- Aim of the task
Filter the records below, keeping only lines with the string "over".

- Data records

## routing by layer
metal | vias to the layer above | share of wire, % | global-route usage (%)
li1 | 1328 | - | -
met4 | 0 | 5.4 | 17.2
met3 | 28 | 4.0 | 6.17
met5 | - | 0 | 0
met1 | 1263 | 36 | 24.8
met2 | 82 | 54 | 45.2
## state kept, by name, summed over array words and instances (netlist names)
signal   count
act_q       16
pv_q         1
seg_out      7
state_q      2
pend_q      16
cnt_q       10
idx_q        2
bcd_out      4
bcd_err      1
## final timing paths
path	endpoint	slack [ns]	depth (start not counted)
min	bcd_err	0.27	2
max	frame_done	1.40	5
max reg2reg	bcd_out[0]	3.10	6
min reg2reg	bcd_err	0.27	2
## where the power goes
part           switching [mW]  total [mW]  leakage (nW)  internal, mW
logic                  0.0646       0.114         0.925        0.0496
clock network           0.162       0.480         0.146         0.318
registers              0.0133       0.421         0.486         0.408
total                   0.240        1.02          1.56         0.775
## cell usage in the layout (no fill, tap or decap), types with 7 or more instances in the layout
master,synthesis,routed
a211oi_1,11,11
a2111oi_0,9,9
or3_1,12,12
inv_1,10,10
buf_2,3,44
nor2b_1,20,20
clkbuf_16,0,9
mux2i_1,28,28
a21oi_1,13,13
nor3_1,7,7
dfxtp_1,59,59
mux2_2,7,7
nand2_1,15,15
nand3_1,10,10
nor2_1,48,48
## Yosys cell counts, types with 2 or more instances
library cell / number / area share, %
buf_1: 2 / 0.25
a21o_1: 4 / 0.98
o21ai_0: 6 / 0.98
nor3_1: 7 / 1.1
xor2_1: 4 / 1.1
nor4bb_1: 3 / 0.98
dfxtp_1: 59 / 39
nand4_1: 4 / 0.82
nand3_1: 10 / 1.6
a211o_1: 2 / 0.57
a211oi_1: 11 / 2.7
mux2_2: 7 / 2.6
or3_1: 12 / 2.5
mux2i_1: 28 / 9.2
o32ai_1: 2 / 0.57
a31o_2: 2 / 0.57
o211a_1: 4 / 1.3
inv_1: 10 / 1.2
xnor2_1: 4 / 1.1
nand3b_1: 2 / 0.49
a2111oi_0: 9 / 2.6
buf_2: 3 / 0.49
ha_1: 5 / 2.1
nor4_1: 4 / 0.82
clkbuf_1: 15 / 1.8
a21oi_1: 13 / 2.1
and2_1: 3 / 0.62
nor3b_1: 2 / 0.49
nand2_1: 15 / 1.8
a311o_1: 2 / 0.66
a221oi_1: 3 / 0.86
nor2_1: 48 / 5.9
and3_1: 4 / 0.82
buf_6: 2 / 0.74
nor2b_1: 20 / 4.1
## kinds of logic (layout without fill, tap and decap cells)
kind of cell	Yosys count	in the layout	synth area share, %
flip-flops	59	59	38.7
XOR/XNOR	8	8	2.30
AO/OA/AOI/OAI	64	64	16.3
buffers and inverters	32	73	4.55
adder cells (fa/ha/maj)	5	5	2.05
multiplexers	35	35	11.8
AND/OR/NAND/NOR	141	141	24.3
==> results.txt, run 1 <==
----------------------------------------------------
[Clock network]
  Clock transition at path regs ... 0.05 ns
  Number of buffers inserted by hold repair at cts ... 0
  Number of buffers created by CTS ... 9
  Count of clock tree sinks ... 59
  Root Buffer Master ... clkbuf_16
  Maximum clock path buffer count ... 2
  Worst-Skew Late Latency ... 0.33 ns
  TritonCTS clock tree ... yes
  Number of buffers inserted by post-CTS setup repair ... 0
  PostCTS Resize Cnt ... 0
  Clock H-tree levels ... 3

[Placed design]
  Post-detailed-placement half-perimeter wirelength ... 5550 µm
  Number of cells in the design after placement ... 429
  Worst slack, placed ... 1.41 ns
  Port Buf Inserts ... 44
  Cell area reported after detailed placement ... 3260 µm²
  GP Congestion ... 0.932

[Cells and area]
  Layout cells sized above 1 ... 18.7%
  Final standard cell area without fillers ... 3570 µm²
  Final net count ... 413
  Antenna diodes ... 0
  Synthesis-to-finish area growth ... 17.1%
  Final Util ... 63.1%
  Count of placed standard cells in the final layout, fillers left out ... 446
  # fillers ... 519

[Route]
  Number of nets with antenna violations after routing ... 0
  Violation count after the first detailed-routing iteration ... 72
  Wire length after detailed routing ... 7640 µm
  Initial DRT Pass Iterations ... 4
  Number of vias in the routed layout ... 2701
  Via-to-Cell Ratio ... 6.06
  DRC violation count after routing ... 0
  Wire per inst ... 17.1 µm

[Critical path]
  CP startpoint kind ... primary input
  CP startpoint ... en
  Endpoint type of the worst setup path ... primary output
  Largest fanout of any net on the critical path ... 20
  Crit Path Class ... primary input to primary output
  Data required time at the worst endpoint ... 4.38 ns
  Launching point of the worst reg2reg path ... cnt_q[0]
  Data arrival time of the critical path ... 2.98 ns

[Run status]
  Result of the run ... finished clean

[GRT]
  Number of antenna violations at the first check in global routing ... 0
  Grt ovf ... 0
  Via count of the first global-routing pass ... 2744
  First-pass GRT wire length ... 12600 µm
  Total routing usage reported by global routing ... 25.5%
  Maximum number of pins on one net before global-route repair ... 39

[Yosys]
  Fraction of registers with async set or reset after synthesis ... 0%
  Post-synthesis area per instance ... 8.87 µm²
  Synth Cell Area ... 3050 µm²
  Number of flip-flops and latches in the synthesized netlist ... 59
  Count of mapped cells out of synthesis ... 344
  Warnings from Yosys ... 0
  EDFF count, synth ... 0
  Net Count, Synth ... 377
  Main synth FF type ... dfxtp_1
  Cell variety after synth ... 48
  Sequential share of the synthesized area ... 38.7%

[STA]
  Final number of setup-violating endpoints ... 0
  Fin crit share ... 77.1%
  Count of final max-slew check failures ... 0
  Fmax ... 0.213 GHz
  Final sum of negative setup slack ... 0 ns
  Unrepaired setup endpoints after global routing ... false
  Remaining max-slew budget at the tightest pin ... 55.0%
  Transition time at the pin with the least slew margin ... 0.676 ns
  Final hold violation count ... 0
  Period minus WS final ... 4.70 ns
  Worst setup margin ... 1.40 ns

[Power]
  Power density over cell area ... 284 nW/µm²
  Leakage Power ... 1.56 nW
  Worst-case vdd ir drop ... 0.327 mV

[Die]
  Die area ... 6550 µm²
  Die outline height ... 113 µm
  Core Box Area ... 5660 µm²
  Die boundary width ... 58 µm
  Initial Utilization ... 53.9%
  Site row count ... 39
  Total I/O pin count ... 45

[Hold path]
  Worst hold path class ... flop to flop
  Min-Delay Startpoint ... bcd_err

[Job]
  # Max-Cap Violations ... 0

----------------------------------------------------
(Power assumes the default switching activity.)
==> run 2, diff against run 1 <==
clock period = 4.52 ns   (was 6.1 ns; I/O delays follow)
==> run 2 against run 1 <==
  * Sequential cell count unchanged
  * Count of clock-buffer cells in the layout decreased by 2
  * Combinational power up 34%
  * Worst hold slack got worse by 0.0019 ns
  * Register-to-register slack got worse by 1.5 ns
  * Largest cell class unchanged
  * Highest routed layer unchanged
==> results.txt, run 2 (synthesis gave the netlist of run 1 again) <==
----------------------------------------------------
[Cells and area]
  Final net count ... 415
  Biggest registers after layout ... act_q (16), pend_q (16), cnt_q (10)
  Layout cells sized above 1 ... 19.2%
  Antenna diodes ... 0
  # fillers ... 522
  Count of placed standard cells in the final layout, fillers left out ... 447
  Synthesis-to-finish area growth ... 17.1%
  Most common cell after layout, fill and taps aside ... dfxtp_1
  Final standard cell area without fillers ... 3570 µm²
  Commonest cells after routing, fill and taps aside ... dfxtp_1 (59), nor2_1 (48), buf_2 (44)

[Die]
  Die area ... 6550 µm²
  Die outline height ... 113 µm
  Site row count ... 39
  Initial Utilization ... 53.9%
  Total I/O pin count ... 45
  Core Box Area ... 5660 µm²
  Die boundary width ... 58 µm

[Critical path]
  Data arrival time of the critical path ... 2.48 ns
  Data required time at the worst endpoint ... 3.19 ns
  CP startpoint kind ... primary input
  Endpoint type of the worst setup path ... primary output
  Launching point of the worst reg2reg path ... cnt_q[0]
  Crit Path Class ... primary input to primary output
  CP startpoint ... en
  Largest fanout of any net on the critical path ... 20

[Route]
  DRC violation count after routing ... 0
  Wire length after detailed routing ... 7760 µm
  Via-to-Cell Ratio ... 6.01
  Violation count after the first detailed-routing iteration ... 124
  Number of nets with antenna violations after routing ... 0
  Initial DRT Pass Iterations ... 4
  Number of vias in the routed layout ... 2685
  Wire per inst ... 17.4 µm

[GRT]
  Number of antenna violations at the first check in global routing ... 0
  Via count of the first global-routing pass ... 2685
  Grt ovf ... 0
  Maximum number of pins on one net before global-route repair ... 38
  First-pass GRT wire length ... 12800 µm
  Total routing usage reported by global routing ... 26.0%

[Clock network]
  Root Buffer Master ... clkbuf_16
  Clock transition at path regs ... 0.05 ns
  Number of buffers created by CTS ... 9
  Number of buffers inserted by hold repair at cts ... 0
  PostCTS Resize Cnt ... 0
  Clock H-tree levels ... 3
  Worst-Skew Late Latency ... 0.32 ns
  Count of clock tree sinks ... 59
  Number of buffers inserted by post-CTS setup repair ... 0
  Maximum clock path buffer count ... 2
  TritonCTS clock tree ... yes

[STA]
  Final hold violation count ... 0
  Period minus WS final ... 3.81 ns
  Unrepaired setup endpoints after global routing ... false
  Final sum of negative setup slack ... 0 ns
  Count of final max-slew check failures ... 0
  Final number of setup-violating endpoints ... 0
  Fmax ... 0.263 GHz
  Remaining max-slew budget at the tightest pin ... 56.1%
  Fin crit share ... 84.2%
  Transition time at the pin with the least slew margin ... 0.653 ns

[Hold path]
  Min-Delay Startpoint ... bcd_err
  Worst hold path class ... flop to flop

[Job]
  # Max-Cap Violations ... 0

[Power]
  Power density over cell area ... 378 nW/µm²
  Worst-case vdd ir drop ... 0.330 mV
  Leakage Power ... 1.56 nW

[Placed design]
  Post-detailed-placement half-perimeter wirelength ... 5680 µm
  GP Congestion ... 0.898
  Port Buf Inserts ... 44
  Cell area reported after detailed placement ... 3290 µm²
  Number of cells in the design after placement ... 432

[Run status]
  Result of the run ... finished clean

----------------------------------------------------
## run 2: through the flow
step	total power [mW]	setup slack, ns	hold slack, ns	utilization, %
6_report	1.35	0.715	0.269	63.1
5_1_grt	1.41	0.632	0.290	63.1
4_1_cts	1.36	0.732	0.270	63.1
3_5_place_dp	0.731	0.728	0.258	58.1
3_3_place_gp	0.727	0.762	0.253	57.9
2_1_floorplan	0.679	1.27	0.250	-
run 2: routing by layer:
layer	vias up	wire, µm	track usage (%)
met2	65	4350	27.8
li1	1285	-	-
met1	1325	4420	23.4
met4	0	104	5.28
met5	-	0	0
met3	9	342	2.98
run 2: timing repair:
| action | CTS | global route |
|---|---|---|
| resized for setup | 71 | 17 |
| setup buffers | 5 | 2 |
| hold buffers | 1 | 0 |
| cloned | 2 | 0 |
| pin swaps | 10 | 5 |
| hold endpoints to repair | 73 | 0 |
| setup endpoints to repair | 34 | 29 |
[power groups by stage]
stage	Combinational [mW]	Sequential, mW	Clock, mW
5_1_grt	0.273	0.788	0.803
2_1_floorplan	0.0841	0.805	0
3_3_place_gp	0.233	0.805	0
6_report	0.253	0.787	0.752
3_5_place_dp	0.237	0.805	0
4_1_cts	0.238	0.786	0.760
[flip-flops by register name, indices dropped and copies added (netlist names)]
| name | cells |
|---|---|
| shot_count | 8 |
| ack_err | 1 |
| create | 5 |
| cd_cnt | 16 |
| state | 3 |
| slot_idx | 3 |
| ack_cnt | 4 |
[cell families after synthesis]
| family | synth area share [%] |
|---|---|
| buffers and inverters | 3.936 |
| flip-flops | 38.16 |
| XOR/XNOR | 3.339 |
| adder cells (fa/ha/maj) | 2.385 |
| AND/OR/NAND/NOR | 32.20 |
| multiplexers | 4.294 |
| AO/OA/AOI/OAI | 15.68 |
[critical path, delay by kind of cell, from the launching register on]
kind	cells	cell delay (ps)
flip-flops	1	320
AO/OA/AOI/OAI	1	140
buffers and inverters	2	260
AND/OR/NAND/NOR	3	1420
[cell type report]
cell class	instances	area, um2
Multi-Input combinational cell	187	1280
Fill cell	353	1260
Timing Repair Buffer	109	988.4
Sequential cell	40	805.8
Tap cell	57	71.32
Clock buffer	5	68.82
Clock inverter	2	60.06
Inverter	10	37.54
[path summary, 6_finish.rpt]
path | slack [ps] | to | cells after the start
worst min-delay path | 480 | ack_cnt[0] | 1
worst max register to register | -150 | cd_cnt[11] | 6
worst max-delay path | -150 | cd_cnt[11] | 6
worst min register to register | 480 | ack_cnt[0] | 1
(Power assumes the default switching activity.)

- Reply to the exercise
## state kept, by name, summed over array words and instances (netlist names)
  Power density over cell area ... 284 nW/µm²
  Power density over cell area ... 378 nW/µm²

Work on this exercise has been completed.